Kreisel’s lemma can be strengthened in a different direction, namely it holds for a larger class of formulas than $\Pi_1$:

Proposition 1: If $T\supseteq Q$ is $\omega$-consistent, and $\phi$ is a true $\Sigma_3$ sentence, then $T+\phi$ is $\omega$-consistent.

Proof: Otherwise $T+\phi\vdash_1\bot$, hence $T\vdash_1\neg\phi$. On the other hand, $Q\vdash_1\phi$ by property 3 above, hence $T\vdash_1\bot$, i.e., $T$ is $\omega$-inconsistent.

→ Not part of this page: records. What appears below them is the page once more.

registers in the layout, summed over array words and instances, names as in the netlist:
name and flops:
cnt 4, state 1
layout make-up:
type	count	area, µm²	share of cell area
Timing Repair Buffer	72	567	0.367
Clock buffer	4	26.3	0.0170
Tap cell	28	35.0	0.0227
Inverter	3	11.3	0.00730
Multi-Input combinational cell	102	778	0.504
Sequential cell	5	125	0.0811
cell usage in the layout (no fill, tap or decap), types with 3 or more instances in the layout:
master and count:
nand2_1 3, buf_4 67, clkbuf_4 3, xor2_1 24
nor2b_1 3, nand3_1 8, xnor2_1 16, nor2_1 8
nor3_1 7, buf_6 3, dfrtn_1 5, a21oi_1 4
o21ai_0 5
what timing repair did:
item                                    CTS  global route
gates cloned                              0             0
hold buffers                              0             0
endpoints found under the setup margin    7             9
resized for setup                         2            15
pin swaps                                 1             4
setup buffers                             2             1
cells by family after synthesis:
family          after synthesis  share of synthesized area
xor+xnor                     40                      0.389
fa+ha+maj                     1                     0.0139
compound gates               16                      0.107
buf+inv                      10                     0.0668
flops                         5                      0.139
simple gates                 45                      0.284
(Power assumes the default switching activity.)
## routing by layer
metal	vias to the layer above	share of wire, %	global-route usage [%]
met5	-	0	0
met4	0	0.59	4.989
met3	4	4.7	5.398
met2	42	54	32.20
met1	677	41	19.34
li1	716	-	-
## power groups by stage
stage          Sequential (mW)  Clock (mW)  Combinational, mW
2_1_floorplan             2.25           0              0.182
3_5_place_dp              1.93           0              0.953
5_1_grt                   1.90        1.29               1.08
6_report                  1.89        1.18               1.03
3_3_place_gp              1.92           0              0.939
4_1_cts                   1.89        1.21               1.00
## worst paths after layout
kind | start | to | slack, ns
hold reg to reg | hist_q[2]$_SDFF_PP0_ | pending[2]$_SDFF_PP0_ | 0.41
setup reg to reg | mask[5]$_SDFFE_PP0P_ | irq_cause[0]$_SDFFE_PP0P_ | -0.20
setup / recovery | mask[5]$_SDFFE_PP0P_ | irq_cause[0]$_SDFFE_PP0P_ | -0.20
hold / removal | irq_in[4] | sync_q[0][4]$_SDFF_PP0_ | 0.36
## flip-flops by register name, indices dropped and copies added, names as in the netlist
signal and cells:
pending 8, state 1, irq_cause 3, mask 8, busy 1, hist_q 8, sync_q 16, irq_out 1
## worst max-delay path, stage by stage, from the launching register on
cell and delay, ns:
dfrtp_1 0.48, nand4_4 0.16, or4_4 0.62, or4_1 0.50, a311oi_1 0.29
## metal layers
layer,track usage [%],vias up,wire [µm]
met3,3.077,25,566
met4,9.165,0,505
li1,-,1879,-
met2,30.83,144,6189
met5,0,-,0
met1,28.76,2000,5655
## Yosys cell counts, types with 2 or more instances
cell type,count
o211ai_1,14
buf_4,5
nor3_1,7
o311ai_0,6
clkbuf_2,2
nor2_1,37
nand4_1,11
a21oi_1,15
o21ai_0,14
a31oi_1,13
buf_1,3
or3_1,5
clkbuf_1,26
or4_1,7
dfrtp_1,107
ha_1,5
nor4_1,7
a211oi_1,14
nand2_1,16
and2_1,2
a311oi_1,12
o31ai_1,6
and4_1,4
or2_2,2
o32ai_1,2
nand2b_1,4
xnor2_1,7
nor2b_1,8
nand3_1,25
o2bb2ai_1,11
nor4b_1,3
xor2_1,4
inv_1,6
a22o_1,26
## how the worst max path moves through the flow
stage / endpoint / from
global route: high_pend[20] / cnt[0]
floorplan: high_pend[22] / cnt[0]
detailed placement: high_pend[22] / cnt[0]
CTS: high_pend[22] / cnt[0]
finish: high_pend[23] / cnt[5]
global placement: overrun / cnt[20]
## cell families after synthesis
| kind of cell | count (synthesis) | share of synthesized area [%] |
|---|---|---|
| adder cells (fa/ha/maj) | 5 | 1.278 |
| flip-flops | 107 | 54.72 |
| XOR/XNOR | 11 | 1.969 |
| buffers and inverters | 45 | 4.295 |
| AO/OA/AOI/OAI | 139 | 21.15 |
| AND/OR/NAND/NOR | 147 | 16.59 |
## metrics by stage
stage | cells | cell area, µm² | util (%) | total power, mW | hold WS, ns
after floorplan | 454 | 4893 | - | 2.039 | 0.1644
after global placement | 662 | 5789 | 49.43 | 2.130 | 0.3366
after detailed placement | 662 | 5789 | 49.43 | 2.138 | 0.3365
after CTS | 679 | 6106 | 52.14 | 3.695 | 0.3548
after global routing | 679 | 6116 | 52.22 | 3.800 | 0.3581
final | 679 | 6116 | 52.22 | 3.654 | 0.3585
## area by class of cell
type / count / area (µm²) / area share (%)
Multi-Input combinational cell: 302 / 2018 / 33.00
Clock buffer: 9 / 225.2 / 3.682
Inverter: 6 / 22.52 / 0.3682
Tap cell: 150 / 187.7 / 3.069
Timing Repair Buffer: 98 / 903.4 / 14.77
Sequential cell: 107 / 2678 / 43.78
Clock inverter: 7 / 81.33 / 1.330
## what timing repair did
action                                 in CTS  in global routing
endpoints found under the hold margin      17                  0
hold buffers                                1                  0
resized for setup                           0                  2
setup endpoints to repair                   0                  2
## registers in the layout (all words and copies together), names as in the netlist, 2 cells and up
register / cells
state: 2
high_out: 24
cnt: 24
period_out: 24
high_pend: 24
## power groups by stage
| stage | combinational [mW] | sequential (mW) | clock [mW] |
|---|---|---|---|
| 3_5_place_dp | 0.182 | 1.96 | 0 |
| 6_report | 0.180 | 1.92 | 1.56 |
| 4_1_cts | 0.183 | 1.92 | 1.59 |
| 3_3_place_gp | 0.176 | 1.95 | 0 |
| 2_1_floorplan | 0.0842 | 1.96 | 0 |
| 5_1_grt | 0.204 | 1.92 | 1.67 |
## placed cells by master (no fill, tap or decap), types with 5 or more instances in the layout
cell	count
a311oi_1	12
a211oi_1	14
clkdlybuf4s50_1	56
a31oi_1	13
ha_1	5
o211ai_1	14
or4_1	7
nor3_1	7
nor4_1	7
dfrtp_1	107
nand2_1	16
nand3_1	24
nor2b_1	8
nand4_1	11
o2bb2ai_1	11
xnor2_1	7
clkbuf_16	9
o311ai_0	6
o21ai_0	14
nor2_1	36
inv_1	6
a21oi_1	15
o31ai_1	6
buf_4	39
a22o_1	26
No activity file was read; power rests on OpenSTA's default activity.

Corollary 2: If $T\supseteq Q$ is $\omega$-consistent, and $A$ is an r.e. set of true $\Pi_2$ sentences, then $T+A$ is $\omega$-consistent.

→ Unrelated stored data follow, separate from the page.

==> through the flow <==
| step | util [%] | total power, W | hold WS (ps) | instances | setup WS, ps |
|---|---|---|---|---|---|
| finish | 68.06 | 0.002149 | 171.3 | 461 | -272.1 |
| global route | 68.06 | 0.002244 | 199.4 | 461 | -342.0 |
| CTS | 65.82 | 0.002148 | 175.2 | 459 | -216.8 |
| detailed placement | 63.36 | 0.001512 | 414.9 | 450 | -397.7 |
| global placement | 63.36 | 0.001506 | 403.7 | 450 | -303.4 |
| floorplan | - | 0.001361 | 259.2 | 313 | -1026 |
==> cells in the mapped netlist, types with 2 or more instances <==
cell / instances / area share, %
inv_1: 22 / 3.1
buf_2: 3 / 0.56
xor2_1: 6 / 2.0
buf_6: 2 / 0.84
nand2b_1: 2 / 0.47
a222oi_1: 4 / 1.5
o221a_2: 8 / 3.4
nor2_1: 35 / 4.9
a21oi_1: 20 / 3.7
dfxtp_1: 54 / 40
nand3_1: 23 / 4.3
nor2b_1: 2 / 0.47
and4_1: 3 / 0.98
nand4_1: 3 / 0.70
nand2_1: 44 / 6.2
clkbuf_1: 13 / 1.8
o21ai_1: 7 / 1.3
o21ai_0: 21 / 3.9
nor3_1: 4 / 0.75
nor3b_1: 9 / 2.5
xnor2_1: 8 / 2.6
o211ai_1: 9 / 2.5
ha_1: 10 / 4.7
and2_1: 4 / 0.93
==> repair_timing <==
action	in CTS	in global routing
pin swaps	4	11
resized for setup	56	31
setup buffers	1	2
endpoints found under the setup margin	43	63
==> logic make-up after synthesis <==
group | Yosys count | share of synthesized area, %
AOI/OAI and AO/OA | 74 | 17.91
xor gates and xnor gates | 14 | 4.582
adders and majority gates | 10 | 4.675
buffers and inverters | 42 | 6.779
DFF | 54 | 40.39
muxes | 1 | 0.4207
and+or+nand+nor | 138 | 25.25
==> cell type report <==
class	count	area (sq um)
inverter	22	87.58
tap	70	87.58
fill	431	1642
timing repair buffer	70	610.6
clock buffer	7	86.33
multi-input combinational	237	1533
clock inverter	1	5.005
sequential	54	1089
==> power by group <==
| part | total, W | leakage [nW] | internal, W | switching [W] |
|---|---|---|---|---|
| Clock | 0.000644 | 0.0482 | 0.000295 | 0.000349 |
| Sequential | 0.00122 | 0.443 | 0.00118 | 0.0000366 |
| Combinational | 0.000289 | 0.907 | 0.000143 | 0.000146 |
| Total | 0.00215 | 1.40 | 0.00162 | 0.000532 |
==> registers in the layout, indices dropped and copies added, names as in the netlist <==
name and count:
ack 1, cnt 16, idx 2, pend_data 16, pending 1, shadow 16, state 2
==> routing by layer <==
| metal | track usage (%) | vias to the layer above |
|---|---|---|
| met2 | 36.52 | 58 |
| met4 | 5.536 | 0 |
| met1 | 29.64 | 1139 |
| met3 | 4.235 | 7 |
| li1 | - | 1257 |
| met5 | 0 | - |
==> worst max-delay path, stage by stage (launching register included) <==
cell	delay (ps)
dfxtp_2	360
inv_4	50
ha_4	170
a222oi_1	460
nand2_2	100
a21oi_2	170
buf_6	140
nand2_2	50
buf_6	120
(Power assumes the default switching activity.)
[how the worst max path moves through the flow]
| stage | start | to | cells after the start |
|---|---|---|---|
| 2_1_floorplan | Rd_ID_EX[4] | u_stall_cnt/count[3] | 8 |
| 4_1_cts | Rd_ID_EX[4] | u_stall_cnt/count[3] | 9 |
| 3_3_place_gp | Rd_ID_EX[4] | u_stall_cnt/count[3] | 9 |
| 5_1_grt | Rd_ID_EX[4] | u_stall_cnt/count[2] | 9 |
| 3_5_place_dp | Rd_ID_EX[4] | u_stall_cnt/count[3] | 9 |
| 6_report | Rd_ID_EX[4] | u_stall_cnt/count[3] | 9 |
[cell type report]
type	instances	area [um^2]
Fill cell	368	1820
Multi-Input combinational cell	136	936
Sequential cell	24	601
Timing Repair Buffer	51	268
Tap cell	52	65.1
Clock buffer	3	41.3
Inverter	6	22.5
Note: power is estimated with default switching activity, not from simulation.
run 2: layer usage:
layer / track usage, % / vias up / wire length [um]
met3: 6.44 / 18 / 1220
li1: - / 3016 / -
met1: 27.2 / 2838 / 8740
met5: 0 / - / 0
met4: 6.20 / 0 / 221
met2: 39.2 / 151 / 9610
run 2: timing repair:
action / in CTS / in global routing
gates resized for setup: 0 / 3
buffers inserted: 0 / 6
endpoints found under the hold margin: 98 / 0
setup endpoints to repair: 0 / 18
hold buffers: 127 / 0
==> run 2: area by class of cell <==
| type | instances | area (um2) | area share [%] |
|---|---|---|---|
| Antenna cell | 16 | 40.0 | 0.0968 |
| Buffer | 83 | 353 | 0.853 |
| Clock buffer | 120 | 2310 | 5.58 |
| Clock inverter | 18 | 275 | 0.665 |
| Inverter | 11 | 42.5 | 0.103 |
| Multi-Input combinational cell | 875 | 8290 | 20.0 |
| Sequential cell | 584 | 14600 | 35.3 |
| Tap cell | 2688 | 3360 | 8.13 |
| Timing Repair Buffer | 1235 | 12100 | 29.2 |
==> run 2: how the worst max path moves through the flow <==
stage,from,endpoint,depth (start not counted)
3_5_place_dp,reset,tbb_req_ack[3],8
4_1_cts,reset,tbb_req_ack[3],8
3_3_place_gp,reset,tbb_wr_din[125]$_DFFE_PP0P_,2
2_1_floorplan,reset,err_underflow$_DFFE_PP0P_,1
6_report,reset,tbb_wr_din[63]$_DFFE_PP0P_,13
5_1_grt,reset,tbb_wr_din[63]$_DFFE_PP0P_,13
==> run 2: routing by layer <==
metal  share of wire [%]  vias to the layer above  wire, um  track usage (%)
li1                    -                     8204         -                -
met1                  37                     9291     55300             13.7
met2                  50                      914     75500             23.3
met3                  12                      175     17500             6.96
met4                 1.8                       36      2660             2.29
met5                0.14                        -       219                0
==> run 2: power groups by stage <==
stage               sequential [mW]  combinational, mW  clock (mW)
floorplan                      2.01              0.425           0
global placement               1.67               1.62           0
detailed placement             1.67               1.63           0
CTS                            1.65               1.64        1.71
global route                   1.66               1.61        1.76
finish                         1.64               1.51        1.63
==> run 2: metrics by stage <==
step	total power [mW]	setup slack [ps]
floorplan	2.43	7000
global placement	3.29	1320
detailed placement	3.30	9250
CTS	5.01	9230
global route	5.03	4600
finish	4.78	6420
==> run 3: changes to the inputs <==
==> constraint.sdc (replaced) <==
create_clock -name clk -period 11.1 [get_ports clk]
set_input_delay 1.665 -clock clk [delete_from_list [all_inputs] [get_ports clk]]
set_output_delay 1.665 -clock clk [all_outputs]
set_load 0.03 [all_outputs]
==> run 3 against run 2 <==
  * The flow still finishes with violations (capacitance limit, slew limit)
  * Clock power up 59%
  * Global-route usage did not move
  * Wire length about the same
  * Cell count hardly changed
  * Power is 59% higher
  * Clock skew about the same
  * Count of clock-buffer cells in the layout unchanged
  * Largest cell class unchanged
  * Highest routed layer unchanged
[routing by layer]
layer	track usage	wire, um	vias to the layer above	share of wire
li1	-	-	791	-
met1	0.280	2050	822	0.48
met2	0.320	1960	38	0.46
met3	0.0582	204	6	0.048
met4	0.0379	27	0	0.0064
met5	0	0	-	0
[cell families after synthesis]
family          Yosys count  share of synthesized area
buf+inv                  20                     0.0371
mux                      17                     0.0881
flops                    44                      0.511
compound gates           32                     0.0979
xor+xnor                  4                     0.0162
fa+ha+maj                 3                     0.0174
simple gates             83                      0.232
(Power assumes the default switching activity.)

Proof: We may assume $T\supseteq I\Delta_0+\mathit{EXP}$ by Proposition 2, as $I\Delta_0+\mathit{EXP}$ is a finitely axiomatizable true $\Pi_2$ theory. It suffices to find a true $\Pi_2$ (or $\Sigma_3$) sentence $\phi$ such that $T+\phi\vdash A$. So, let $\alpha(x)$ be a $\Sigma_1$ definition of $A$ in $\mathbb N$, and $\mathrm{Tr}_{\Pi_2}(x)$ a universal $\Pi_2$ formula. Then we can take $\phi=\forall x\,(\alpha(x)\to\mathrm{Tr}_{\Pi_2}(x))$.
Notice that both statements are optimal with respect to arithmetic complexity:

*

*The Proposition may fail for true $\Pi_3$ sentences $\phi$: for example, take the $\omega$-consistent theory $T=T_0+\Box_{T_0,1}\bot$ considered above, and $\phi=\neg\Box_{T_0,1}\bot$, which is a true $\Pi_3$ sentence. Then $T+\phi$ is inconsistent.


*The Corollary may fail for r.e. sets $A$ of true $\Sigma_2$ sentences: continuing the previous example, write $\phi=\forall x\,\psi(x)$ with $\psi\in\Sigma_2$, and put $A=\{\psi(\bar n):n\in\omega\}$. Then $T+A\vdash_1\phi$, while $\neg\phi\in T$, hence $T+A$ is $\omega$-inconsistent.

For yet another extension of Kreisel’s lemma, I recall that Smoryński proved that for any r.e. theory $T\supseteq Q$,
$$T\vdash_1\phi\iff\mathrm{Tr}_{\Sigma_3}(\mathbb N)+\mathrm{RFN}_T\vdash\phi,$$
where $\mathrm{RFN}_T$ is the uniform reflection principle for $T$: the schema
$$\forall x\:\bigl(\Box_T\psi(\dot x)\to\psi(x)\bigr)$$
for all formulas $\psi(x)$, where $\Box_T$ denotes the usual provability predicate for $T$. It is also known that if $T\supseteq Q$ is finite, then $Q+\mathrm{RFN}_T\equiv T+\mathrm{PA}$. Thus:

Proposition 3: If $T\supseteq Q$ is $\omega$-consistent, then $T+I\Sigma_n$ is $\omega$-consistent for every $n\in\omega$.
Moreover, if $S\subseteq T$ is r.e., and $\phi(x)$ is any formula, then $T+\forall x\,\bigl(\Box_S\phi(\dot x)\to\phi(x)\bigr)$ is $\omega$-consistent.


References:
[1] George Boolos, The Logic of Provability, Cambridge University Press 1993.
[2] Craig Smoryński, Self-reference and modal logic, Springer, 1985.